European shares drift higher, SocGen drops
* FTSEurofirst 300 up 0.4 pct at 1-week highs
* Emerging market revenues boost corporate earnings
* DAX, FTSE get technicals lift
By Toni Vorobyova
LONDON, Feb 13 (Reuters) - European shares rose on Wednesday, with key indexes breaking above the past week's trading range, boosted by a crop of upbeat corporate reports and easing concerns about the euro zone debt crisis.
Brewer Heineken and French vouchers and pre-paid cards group Edenred were among the top gainers after reporting 2012 results that were buoyed by their exposure to fast-growing emerging markets.
Sentiment on Europe improved too, thanks to strong demand at an Italian bond auction - despite uncertainty surrounding next week's elections there - and euro zone factory output data that confirmed a slow recovery.
"You are seeing some slight economic optimism coming in, and that's why the market is going up. We are trying to make up what we lost last week," said Oliver Roth, head trader at Close Brothers Seydler.
The pan-European FTSEurofirst 300 closed up 0.4 percent at 1,165.61 points, its highest finish since a steep sell-off on Feb. 4 on concerns over the Italian election and a Spanish corruption scandal.

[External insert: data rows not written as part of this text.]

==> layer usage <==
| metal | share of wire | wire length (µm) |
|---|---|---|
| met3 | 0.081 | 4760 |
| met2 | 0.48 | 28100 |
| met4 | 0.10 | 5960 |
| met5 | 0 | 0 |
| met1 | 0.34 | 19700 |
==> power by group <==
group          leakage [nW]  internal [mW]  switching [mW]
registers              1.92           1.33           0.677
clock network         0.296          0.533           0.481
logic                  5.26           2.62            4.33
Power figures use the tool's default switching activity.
`src/rtl/pop_sched_pkg.sv`:
```
// Shared constants, state encoding and helpers for the five-queue pop scheduler.
package pop_sched_pkg;

    localparam int unsigned NUM_Q = 5;
    localparam int unsigned IDX_W = 3;

    typedef enum logic [1:0] {
        ST_IDLE = 2'd0,
        ST_ARB  = 2'd1,
        ST_HOLD = 2'd2
    } state_e;

    function automatic logic [IDX_W-1:0] onehot_to_idx(input logic [NUM_Q-1:0] oh);
        logic [IDX_W-1:0] idx;
        idx = '0;
        for (int i = 0; i < NUM_Q; i++) begin
            if (oh[i]) idx |= IDX_W'(i);
        end
        return idx;
    endfunction

endpackage

```
`src/rtl/rr_pick.sv`:
```
// Combinational round-robin search: first eligible queue after rr_ptr, wrapping modulo NUM_Q.
module rr_pick
    import pop_sched_pkg::*;
(
    input  logic [IDX_W-1:0] rr_ptr,
    input  logic [NUM_Q-1:0] elig,
    output logic             found,
    output logic [IDX_W-1:0] next_idx
);

    logic [IDX_W-1:0] cand;

    always_comb begin
        found    = 1'b0;
        next_idx = rr_ptr;
        cand     = '0;
        // k = NUM_Q revisits rr_ptr itself, so a lone eligible queue is still found.
        for (int unsigned k = 1; k <= NUM_Q; k++) begin
            cand = IDX_W'((32'(rr_ptr) + k) % NUM_Q);
            if (!found && elig[cand]) begin
                found    = 1'b1;
                next_idx = cand;
            end
        end
    end

endmodule

```
`src/rtl/pop_scheduler.sv`:
```
// Round-robin pop scheduler for a five-queue bank with registered one-hot pops.
// Optional burst granting is enabled by defining POP_SCHED_BURST_EN.
module pop_scheduler
    import pop_sched_pkg::*;
#(
    parameter int unsigned TOT_W = 8
`ifdef POP_SCHED_BURST_EN
    , parameter int unsigned BURST_MAX = 4
`endif
) (
    input  logic             clk,
    input  logic             reset_L,
    input  logic             enable,
    input  logic             pause_in,
    input  logic             empty_0,
    input  logic             empty_1,
    input  logic             empty_2,
    input  logic             empty_3,
    input  logic             empty_4,
    output logic             pop_0,
    output logic             pop_1,
    output logic             pop_2,
    output logic             pop_3,
    output logic             pop_4,
    output logic             valid_out,
    output logic [IDX_W-1:0] grant_idx,
    output logic [TOT_W-1:0] pop_total,
    output logic             busy
);

    state_e           state_q, state_d;
    logic [IDX_W-1:0] rr_ptr_q;
    logic [NUM_Q-1:0] pop_q, pop_d;
    logic [IDX_W-1:0] grant_q;
    logic [TOT_W-1:0] total_q;

    logic [NUM_Q-1:0] elig;
    logic             found;
    logic [IDX_W-1:0] pick_idx;
    logic             issue;
    logic [IDX_W-1:0] issue_idx;

`ifdef POP_SCHED_BURST_EN
    localparam int unsigned       BCNT_W    = $clog2(BURST_MAX + 1);
    localparam logic [BCNT_W-1:0] BURST_LIM = BCNT_W'(BURST_MAX);
    logic [BCNT_W-1:0] burst_cnt_q, burst_cnt_d;
`endif

    assign elig = ~{empty_4, empty_3, empty_2, empty_1, empty_0};

    rr_pick u_rr_pick (
        .rr_ptr   (rr_ptr_q),
        .elig     (elig),
        .found    (found),
        .next_idx (pick_idx)
    );

    always_comb begin
        state_d   = state_q;
        issue     = 1'b0;
        issue_idx = pick_idx;
        pop_d     = '0;
`ifdef POP_SCHED_BURST_EN
        burst_cnt_d = '0;
`endif
        unique case (state_q)
            ST_IDLE: begin
                if (enable) begin
                    if (pause_in)   state_d = ST_HOLD;
                    else if (found) state_d = ST_ARB;
                end
            end
            ST_ARB: begin
                if (!enable) begin
                    state_d = ST_IDLE;
                end else if (pause_in) begin
                    state_d = ST_HOLD;
                end else if (!found) begin
                    state_d = ST_IDLE;
                end else begin
`ifdef POP_SCHED_BURST_EN
                    // A burst that hit its limit costs one dead cycle before re-arbitrating.
                    if (burst_cnt_q >= BURST_LIM) begin
                        burst_cnt_d = '0;
                    end else if (burst_cnt_q != '0 && elig[rr_ptr_q]) begin
                        issue       = 1'b1;
                        issue_idx   = rr_ptr_q;
                        burst_cnt_d = burst_cnt_q + 1'b1;
                    end else begin
                        issue       = 1'b1;
                        burst_cnt_d = BCNT_W'(1);
                    end
`else
                    issue = 1'b1;
`endif
                end
            end
            ST_HOLD: begin
                if (!enable)        state_d = ST_IDLE;
                else if (!pause_in) state_d = ST_ARB;
            end
            default: state_d = ST_IDLE;
        endcase
        if (issue) pop_d = NUM_Q'(1) << issue_idx;
    end

    always_ff @(posedge clk or negedge reset_L) begin
        if (!reset_L) begin
            state_q  <= ST_IDLE;
            rr_ptr_q <= IDX_W'(NUM_Q - 1);
            pop_q    <= '0;
            grant_q  <= '0;
            total_q  <= '0;
        end else begin
            state_q <= state_d;
            pop_q   <= pop_d;
            if (issue) begin
                rr_ptr_q <= issue_idx;
                grant_q  <= onehot_to_idx(pop_d);
                total_q  <= total_q + 1'b1;
            end
        end
    end

`ifdef POP_SCHED_BURST_EN
    always_ff @(posedge clk or negedge reset_L) begin
        if (!reset_L) burst_cnt_q <= '0;
        else          burst_cnt_q <= burst_cnt_d;
    end
`endif

    assign pop_0     = pop_q[0];
    assign pop_1     = pop_q[1];
    assign pop_2     = pop_q[2];
    assign pop_3     = pop_q[3];
    assign pop_4     = pop_q[4];
    assign valid_out = |pop_q;
    assign grant_idx = grant_q;
    assign pop_total = total_q;
    assign busy      = (state_q == ST_ARB) || (state_q == ST_HOLD);

endmodule

```
### config.mk
export PLATFORM = sky130hd
export DESIGN_NAME = csr_ctrl
export DESIGN_NICKNAME = d
export VERILOG_FILES = /design/src/rtl/csr_ctrl.sv
export SDC_FILE = /design/constraint.sdc
export NUM_CORES = 1
export LEC_CHECK = 0
export BUFFER_PORTS_ARGS = -buffer_cell sky130_fd_sc_hd__buf_2
export CAP_MARGIN = 20
export CELL_PAD_IN_SITES_DETAIL_PLACEMENT = 0
export CELL_PAD_IN_SITES_GLOBAL_PLACEMENT = 1
export CORE_AREA = 8 8 129 161
export CTS_CLUSTER_SIZE = 25
export DETAILED_ROUTE_END_ITERATION = 10
export DIE_AREA = 0 0 137 169
export GPL_TIMING_DRIVEN = 1
export PLACE_DENSITY_LB_ADDON = 0.1
export SLEW_MARGIN = 20
export SYNTH_ARGS = -nofsm -noshare
export SYNTH_HDL_FRONTEND = slang
export SYNTH_SLANG_ARGS = --single-unit
### constraint.sdc
create_clock -name clk -period 2.3 [get_ports clk]
set_input_delay 0.115 -clock clk [delete_from_list [all_inputs] [get_ports clk]]
set_output_delay 0.115 -clock clk [all_outputs]
set_load 0.02 [all_outputs]
### src/rtl/csr_ctrl.sv
// csr_ctrl: sequences one CSR or trap operation at a time against the CSR
// register file (read, then write), then returns the old value or a PC
// redirect to the pipeline over a valid/ready response channel.
module csr_ctrl #(
  parameter int                 DATA_W      = 32,
  parameter int                 ADDR_W      = 12,
  parameter logic [DATA_W-1:0]  ECALL_CAUSE = DATA_W'(11)
) (
  input  logic              clk,
  input  logic              rst_n,
  input  logic              req_valid,
  output logic              req_ready,
  input  logic [2:0]        req_op,
  input  logic [ADDR_W-1:0] req_addr,
  input  logic [DATA_W-1:0] req_src,
  input  logic              req_src_zero,
  input  logic [DATA_W-1:0] req_pc,
  output logic [ADDR_W-1:0] csr_raddr,
  input  logic [DATA_W-1:0] csr_rdata,
  output logic [ADDR_W-1:0] csr_waddr1,
  output logic [DATA_W-1:0] csr_wdata1,
  output logic              csr_wen1,
  output logic [ADDR_W-1:0] csr_waddr2,
  output logic [DATA_W-1:0] csr_wdata2,
  output logic              csr_wen2,
  output logic              rsp_valid,
  input  logic              rsp_ready,
  output logic [DATA_W-1:0] rsp_rdata,
  output logic              rsp_redirect,
  output logic [DATA_W-1:0] rsp_target,
  output logic              rsp_illegal
);

  localparam logic [2:0] OP_CSRRW = 3'd0;
  localparam logic [2:0] OP_CSRRS = 3'd1;
  localparam logic [2:0] OP_CSRRC = 3'd2;
  localparam logic [2:0] OP_ECALL = 3'd3;
  localparam logic [2:0] OP_MRET  = 3'd4;

  localparam logic [ADDR_W-1:0] ADDR_MSTATUS = ADDR_W'(12'h300);
  localparam logic [ADDR_W-1:0] ADDR_MTVEC   = ADDR_W'(12'h305);
  localparam logic [ADDR_W-1:0] ADDR_MEPC    = ADDR_W'(12'h341);
  localparam logic [ADDR_W-1:0] ADDR_MCAUSE  = ADDR_W'(12'h342);

  typedef enum logic [1:0] {S_IDLE, S_READ, S_WRITE, S_RESP} state_e;

  state_e             state_q, state_d;
  logic [2:0]         op_q, op_d;
  logic [ADDR_W-1:0]  addr_q, addr_d;
  logic [DATA_W-1:0]  src_q, src_d;
  logic               src_zero_q, src_zero_d;
  logic [DATA_W-1:0]  pc_q, pc_d;
  logic [DATA_W-1:0]  old_q, old_d;

  logic is_csr_op;
  logic addr_ok;
  logic illegal;

  // Classify the latched request; ECALL/MRET use fixed addresses so only CSR ops are address-checked
  always_comb begin
    is_csr_op = (op_q == OP_CSRRW) || (op_q == OP_CSRRS) || (op_q == OP_CSRRC);
    addr_ok   = (addr_q == ADDR_MSTATUS) || (addr_q == ADDR_MTVEC) ||
                (addr_q == ADDR_MEPC) || (addr_q == ADDR_MCAUSE);
    illegal   = (op_q > OP_MRET) || (is_csr_op && !addr_ok);
  end

  // State register
  always_ff @(posedge clk or negedge rst_n) begin
    if (!rst_n) state_q <= S_IDLE;
    else        state_q <= state_d;
  end

  // Next-state logic: fixed READ -> WRITE -> RESP sequence, RESP waits for the consumer
  always_comb begin
    state_d = state_q;
    unique case (state_q)
      S_IDLE:  if (req_valid) state_d = S_READ;
      S_READ:  state_d = S_WRITE;
      S_WRITE: state_d = S_RESP;
      S_RESP:  if (rsp_ready) state_d = S_IDLE;
      default: state_d = S_IDLE;
    endcase
  end

  // Request latch on accept, old-value capture during READ
  always_comb begin
    op_d       = op_q;
    addr_d     = addr_q;
    src_d      = src_q;
    src_zero_d = src_zero_q;
    pc_d       = pc_q;
    old_d      = old_q;
    if (state_q == S_IDLE && req_valid) begin
      op_d       = req_op;
      addr_d     = req_addr;
      src_d      = req_src;
      src_zero_d = req_src_zero;
      pc_d       = req_pc;
    end
    if (state_q == S_READ) old_d = csr_rdata;
  end

  // Datapath registers; reset clears everything so an aborted operation leaves no trace
  always_ff @(posedge clk or negedge rst_n) begin
    if (!rst_n) begin
      op_q       <= '0;
      addr_q     <= '0;
      src_q      <= '0;
      src_zero_q <= 1'b0;
      pc_q       <= '0;
      old_q      <= '0;
    end else begin
      op_q       <= op_d;
      addr_q     <= addr_d;
      src_q      <= src_d;
      src_zero_q <= src_zero_d;
      pc_q       <= pc_d;
      old_q      <= old_d;
    end
  end

  // Outputs decoded from state; everything idles at zero outside its own state
  always_comb begin
    req_ready    = (state_q == S_IDLE) && rst_n;
    csr_raddr    = '0;
    csr_waddr1   = '0;
    csr_wdata1   = '0;
    csr_wen1     = 1'b0;
    csr_waddr2   = '0;
    csr_wdata2   = '0;
    csr_wen2     = 1'b0;
    rsp_valid    = 1'b0;
    rsp_rdata    = '0;
    rsp_redirect = 1'b0;
    rsp_target   = '0;
    rsp_illegal  = 1'b0;
    unique case (state_q)
      S_READ: begin
        if (op_q == OP_ECALL)     csr_raddr = ADDR_MTVEC;
        else if (op_q == OP_MRET) csr_raddr = ADDR_MEPC;
        else                      csr_raddr = addr_q;
      end
      S_WRITE: begin
        if (!illegal) begin
          unique case (op_q)
            OP_CSRRW: begin
              csr_wen1   = 1'b1;
              csr_waddr1 = addr_q;
              csr_wdata1 = src_q;
            end
            OP_CSRRS: begin
              csr_wen1   = !src_zero_q;
              csr_waddr1 = addr_q;
              csr_wdata1 = old_q | src_q;
            end
            OP_CSRRC: begin
              csr_wen1   = !src_zero_q;
              csr_waddr1 = addr_q;
              csr_wdata1 = old_q & ~src_q;
            end
            OP_ECALL: begin
              csr_wen1   = 1'b1;
              csr_waddr1 = ADDR_MEPC;
              csr_wdata1 = pc_q;
              csr_wen2   = 1'b1;
              csr_waddr2 = ADDR_MCAUSE;
              csr_wdata2 = ECALL_CAUSE;
            end
            default: ;
          endcase
        end
      end
      S_RESP: begin
        rsp_valid    = 1'b1;
        rsp_illegal  = illegal;
        rsp_rdata    = (is_csr_op && !illegal) ? old_q : '0;
        rsp_redirect = (op_q == OP_ECALL) || (op_q == OP_MRET);
        rsp_target   = rsp_redirect ? old_q : '0;
      end
      default: ;
    endcase
  end

endmodule

==> out/results.ini <==
[pwr]
p_total_w=0.0120
power.density_nw_per_um2=1220
p_leak_nw=4.78
peakVddDrop_v=0.000482

[hold_path]
whs_endpoint=state_q[0]
hp-class=primary input to flop
holdPathStages=3
min_from=rsp_ready

[setup_path]
worstSetupEndpointType=output port
start_kind=flop
path_max_fanout=8
rr_worst_depth=5
timing.rr.end=pc_q[15]
path_class=flop to output port
cp.required_ns=2.18
arrival_ns=2.20
r2r_start=state_q[0]
reg2reg_slack_ns=0.50

[finish]
fin_cells=1161
diodes=0
layout-drive-gt1-share_pct=49.0
nNetsFinal=1038
area_growth_pct=53.2

[grt]
grt_start_max_net_pins=115
grtUsageTotal_pct=18.9
grt_overflow=0
antenna_found_initial=0
grt_pass1_wl_um=33900
grt_pass1_vias=6250

[sta]
tns_ns=-0.0585
fmax_mhz=433
max_slew.worst_pin.slew_ns=0.641
whs_ns=0.0991
min_period_over_period_pct=101
fin_worst_skew_ns=0.00546
finalMaxSlewViolations=0
slew_headroom_pct=57.2
period_minus_slack_ns=2.31
setup-violations-final=9
finalHoldViolCount=0
rsz0062_at_grt=yes
fin_ws_ns=-0.0116

[logic_synthesis]
synth_warnings=0
synthFlopType=dfrtp_1
ys_async_sr_fraction_pct=100
netlist_top_cells_count=114 x dfrtp_1, 113 x mux2_2, 65 x a211oi_1
syn_avg_cell_area_sq_um=11.1
netlist.area_leader.share_pct=44.5
syn_area_sq_um=6410
synth_cell_types=37
synth_most_common_cell=dfrtp_1
synthCells=575
yosysSeqAreaShare_pct=44.5
synthTopCellsByArea=dfrtp_1 44%, mux2_2 20%, a211oi_1 7.6%
ys_seq_elements=114
yosysTopAreaCell=dfrtp_1
synth_edf_count=0

[clocking]
htreeDepth=4
clk_pin_slew_ns=0.05
cts_buffer_depth=2
root_buffer=clkbuf_16
clock_latency_ns=0.42
clock-sinks=114
cts_buffers=17
cts_tree=yes

[route]
first_pass_iters=5
vias=5755
drc=0
viasPerCell=4.96
final_antenna_net_count=0
wl_per_cell_um=19.2
routed_wl_um=22300
first_iter_violations=233

[die]
io_pins=286
rows=56
coreArea_sq_um=18400
die_w_um=137
die-height_um=169
start_util_pct=34.9
fp.dieArea_sq_um=23200

[outcome]
status=finished with violations
violations=setup timing

[place]
dp_cells=1012
hpwl_um=15100
portBuffers=242
place.gp.congestion=0.794
post-place-ws_ns=0.210

[job]
maxCapViolations=0

-- flip-flops by register name, summed over array words and instances (netlist names) --
name / count
state_q: 2
pc_q: 32
src_q: 32
src_zero_q: 1
op_q: 3
old_q: 32
addr_q: 12
-- worst max-delay path: stages, from the launching register on --
cell     delay [ns]
dfrtp_1        0.38
nor4_2         0.30
and4_4         0.34
buf_4          0.13
and4_4         0.33
and2_4         0.17
buf_4          0.13
-- repair_timing --
| action | in CTS | in global routing |
|---|---|---|
| pin swaps | 1 | 10 |
| setup buffers | 0 | 3 |
| resized for setup | 78 | 41 |
| hold buffers | 113 | 0 |
| hold endpoints to repair | 226 | 0 |
| setup endpoints to repair | 64 | 64 |
| gates cloned | 1 | 1 |
-- power breakdown --
part           internal [W]  switching (W)
Sequential          0.00307       0.000960
Combinational       0.00247        0.00286
Clock               0.00169       0.000916
-- metal layers --
metal | track usage, % | share of wire, % | up-vias
met3 | 5.37 | 6.9 | 31
met2 | 33.6 | 52 | 200
li1 | - | - | 2699
met4 | 6.20 | 2.1 | 0
met5 | 0 | 0 | -
met1 | 20.9 | 40 | 2825
-- kinds of logic after synthesis --
group                    Yosys count  share of synthesized area [%]
AO/OA/AOI/OAI                    114                           13.6
adder cells (fa/ha/maj)            5                          0.976
buffers and inverters            102                           9.93
flip-flops                       114                           44.5
multiplexers                     114                           20.0
other                              1                         0.0585
AND/OR/NAND/NOR                  125                           10.9
-- area by class of cell --
cell class | count | area, sq um
fill | 1700 | 8530
multi-input combinational | 403 | 3290
sequential | 114 | 2860
timing repair buffer | 374 | 2770
clock buffer | 22 | 484
tap | 232 | 290
clock inverter | 9 | 105
inverter | 7 | 26.3
-- stage by stage --
| step | instance area [sq um] | utilization (%) |
|---|---|---|
| 2_1_floorplan | 6570 | - |
| 3_5_place_dp | 7670 | 41.8 |
| 3_3_place_gp | 7670 | 41.8 |
| 6_report | 9820 | 53.5 |
| 4_1_cts | 9670 | 52.7 |
| 5_1_grt | 9820 | 53.5 |
-- layout by cell type (no fill, tap or decap), types with 7 or more instances in the layout --
cell,synthesis,final
and3_1,43,43
a22oi_1,31,31
buf_6,6,11
mux2_2,113,113
dlygate4sd3_1,0,113
conb_1,1,43
inv_1,7,7
dfrtp_1,114,110
and2_1,33,22
a211oi_1,65,41
nor2_1,36,36
buf_2,15,181
and2_4,0,11
a211oi_2,0,21
buf_12,0,7
buf_4,50,62
clkbuf_16,0,17
-- worst max-delay path by stage --
stage	startpoint	end	slack, ns	cells past startpoint
2_1_floorplan	state_q[0]	csr_wdata1[23]	0.25	7
3_3_place_gp	addr_q[0]	csr_wdata1[29]	0.28	6
3_5_place_dp	addr_q[10]	csr_wdata1[29]	0.21	6
4_1_cts	addr_q[10]	csr_wdata1[1]	-0.02	6
5_1_grt	addr_q[10]	csr_wdata1[1]	-0.13	6
6_report	addr_q[10]	rsp_rdata[16]	-0.01	6
No activity file was read; power rests on OpenSTA's default activity.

"Clearly the market is in a good momentum. From a technical point of view the market still looks very strong," said Steen Jakobsen, chief economist and CIO at Saxo Bank.
Britain's FTSE 100 added 0.3 percent, with the gains accelerating after it broke through January's peak to set 5-year highs.
Germany's DAX was another strong performer, adding 0.7 percent to close above technical resistance of 7,700 points.
"It means we have a real good chance to test 7,800 now ... but we need much more than a bit of economic optimism to go towards 8,000 so we need really strong figures, that the optimism is based on real fact," said Roth at Close Brothers.
By sector, miners were among the top performers, also benefiting from higher copper prices.
However, banks, which also tend to do well at times of improved risk appetite, lagged the market, dragged down by news of a bigger than expected fourth quarter loss at Societe Generale.
With around two-thirds of European banks yet to report earnings, the news soured sentiment on the sector as a whole.
Of the STOXX 600 companies that have already reported 2012 earnings, around 40 percent have missed expectations compared to 29 percent of their U.S. peers in S&P 500, according to Thomson Reuters StarMine data.
As highlighted by Wednesday's crop of earnings, focusing on foreign markets generally pays off better, even if the domestic economy is starting to show shoots of recovery.
"The general message is that economic growth in Europe will continue to be weak for the foreseeable future, so investors are likely to be better off looking for growth outside of Europe," said Nick Nelson, strategist at UBS.
"Our preferred area is the United States ... The valuation of some of the U.S.-exposed stocks look slightly more attractive than some of the emerging market-exposed stocks, where investors have been hiding for the last few years."